AVAILABLE DATA: Begin

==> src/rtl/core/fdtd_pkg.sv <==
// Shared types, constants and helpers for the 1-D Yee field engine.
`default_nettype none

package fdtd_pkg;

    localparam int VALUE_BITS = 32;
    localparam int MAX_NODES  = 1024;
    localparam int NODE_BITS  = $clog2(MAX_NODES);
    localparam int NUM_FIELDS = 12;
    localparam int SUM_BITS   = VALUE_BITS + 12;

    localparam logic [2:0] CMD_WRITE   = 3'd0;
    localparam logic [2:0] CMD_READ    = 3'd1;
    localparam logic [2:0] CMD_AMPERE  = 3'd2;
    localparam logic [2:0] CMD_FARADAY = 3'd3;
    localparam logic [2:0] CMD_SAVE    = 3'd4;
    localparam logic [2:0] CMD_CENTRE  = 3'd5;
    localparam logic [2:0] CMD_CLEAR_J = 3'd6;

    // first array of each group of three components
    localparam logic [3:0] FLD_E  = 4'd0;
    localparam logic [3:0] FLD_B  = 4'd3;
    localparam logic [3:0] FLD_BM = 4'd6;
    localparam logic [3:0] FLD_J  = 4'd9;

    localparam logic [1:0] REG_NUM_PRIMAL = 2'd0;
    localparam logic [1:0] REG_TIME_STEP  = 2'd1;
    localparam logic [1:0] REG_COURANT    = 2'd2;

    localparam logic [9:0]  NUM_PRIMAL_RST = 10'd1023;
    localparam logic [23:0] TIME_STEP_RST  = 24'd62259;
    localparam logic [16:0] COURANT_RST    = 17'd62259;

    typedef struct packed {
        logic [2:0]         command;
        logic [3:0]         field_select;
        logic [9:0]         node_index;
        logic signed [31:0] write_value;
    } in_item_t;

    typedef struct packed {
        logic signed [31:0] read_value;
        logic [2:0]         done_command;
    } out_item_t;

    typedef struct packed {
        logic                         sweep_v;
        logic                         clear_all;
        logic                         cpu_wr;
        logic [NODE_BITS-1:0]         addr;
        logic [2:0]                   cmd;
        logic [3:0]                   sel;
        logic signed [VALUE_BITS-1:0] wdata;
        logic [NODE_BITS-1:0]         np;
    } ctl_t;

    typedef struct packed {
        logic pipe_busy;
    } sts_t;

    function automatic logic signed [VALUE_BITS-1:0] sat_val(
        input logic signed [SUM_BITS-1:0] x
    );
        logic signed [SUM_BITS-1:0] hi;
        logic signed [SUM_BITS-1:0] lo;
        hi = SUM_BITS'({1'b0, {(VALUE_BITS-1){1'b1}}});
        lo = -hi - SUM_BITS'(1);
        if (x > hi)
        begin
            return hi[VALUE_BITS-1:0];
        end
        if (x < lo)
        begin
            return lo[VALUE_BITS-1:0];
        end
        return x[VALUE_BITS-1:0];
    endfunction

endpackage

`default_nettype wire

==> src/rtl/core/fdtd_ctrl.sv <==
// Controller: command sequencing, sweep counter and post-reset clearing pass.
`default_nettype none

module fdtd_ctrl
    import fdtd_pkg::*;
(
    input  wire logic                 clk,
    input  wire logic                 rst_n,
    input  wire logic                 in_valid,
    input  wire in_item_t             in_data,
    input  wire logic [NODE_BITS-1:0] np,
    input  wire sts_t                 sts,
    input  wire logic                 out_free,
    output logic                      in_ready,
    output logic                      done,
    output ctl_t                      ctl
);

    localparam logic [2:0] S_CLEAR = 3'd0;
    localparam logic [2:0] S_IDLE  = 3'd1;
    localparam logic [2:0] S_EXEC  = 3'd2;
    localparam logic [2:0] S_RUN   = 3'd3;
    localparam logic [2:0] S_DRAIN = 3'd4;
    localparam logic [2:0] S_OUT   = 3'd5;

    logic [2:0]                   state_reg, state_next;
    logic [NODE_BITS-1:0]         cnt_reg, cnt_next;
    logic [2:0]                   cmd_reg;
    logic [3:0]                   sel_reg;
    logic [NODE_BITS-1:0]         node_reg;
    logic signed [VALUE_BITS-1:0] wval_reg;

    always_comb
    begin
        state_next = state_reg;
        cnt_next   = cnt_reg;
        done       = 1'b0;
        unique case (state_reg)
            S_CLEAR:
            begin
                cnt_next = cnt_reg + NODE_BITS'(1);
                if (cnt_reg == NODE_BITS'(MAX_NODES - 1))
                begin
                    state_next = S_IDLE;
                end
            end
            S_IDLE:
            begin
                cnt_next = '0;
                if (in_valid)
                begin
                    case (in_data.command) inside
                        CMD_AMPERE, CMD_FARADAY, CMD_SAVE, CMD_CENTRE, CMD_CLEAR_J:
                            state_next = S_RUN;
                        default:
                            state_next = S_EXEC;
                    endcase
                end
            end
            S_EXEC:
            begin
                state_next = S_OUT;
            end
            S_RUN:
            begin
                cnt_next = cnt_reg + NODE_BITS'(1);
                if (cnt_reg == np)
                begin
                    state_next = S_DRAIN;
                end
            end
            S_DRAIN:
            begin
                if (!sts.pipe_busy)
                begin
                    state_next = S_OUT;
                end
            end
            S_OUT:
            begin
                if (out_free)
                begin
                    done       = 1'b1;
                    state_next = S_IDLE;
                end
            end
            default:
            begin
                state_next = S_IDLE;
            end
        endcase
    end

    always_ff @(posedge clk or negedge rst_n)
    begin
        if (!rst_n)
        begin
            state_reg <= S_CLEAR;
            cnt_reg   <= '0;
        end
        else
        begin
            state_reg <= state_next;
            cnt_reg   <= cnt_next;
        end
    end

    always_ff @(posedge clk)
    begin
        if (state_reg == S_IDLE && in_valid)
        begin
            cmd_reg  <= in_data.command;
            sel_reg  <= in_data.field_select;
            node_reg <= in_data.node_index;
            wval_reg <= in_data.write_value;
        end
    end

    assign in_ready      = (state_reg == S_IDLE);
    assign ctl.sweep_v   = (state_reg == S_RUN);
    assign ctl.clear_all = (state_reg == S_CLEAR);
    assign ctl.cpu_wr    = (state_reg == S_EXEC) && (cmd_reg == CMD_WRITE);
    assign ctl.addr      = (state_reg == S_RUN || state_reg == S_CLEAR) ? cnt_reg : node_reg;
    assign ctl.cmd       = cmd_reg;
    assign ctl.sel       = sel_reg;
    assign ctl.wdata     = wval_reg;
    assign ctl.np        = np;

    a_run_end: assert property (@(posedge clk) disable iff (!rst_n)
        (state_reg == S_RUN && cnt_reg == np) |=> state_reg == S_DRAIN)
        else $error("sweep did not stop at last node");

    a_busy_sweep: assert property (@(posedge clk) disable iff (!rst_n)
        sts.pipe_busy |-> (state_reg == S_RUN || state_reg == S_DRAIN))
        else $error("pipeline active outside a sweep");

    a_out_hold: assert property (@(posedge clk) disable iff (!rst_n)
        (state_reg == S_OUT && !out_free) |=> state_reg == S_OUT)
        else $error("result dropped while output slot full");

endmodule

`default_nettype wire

AVAILABLE DATA: End
AVAILABLE DATA: Begin

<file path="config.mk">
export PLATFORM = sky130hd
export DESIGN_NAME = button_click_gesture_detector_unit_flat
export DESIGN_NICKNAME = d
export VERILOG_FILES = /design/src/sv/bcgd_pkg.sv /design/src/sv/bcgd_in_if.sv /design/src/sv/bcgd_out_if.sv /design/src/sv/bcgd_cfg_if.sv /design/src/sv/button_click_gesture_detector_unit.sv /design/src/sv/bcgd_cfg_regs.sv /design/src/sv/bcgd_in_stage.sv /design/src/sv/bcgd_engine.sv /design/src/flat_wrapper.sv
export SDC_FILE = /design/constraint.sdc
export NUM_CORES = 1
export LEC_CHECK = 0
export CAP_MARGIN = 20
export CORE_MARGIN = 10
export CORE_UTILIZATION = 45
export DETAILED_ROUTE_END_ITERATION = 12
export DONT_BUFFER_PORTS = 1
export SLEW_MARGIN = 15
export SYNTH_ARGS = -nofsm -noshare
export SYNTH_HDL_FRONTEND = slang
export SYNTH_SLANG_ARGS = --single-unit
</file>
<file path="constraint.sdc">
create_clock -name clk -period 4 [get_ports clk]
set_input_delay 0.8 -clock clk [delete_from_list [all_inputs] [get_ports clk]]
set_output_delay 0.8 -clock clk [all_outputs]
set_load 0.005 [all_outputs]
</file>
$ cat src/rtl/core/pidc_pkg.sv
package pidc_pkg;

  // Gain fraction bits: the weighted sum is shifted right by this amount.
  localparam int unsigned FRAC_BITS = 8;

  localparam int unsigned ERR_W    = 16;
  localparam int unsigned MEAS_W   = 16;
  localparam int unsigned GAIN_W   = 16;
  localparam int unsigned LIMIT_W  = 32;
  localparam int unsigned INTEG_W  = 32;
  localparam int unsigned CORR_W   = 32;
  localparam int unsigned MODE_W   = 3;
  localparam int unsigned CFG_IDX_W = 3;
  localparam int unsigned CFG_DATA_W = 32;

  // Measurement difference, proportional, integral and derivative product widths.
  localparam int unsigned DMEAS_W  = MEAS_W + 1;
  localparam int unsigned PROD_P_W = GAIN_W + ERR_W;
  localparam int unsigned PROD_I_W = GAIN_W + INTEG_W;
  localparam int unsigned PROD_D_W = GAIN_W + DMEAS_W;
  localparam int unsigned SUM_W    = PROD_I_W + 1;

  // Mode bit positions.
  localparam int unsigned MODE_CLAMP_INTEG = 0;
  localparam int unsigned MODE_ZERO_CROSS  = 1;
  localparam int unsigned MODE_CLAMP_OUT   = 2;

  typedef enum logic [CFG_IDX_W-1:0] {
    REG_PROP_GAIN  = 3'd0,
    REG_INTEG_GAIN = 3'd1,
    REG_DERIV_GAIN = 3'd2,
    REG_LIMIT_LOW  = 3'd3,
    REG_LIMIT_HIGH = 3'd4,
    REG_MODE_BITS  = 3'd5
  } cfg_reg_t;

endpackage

AVAILABLE DATA: End

■ **INSTRUCTIONS TO FOLLOW**: Given the records above, restate word for word only the lines starting at the one with "localparam logic [2:0] CMD_CLEAR_J" and ending at the one with "localparam logic [1:0] REG_NUM_PRIMAL".

■ **OUTPUT FOR THIS TASK**:
    localparam logic [2:0] CMD_CLEAR_J = 3'd6;

    // first array of each group of three components
    localparam logic [3:0] FLD_E  = 4'd0;
    localparam logic [3:0] FLD_B  = 4'd3;
    localparam logic [3:0] FLD_BM = 4'd6;
    localparam logic [3:0] FLD_J  = 4'd9;

    localparam logic [1:0] REG_NUM_PRIMAL = 2'd0;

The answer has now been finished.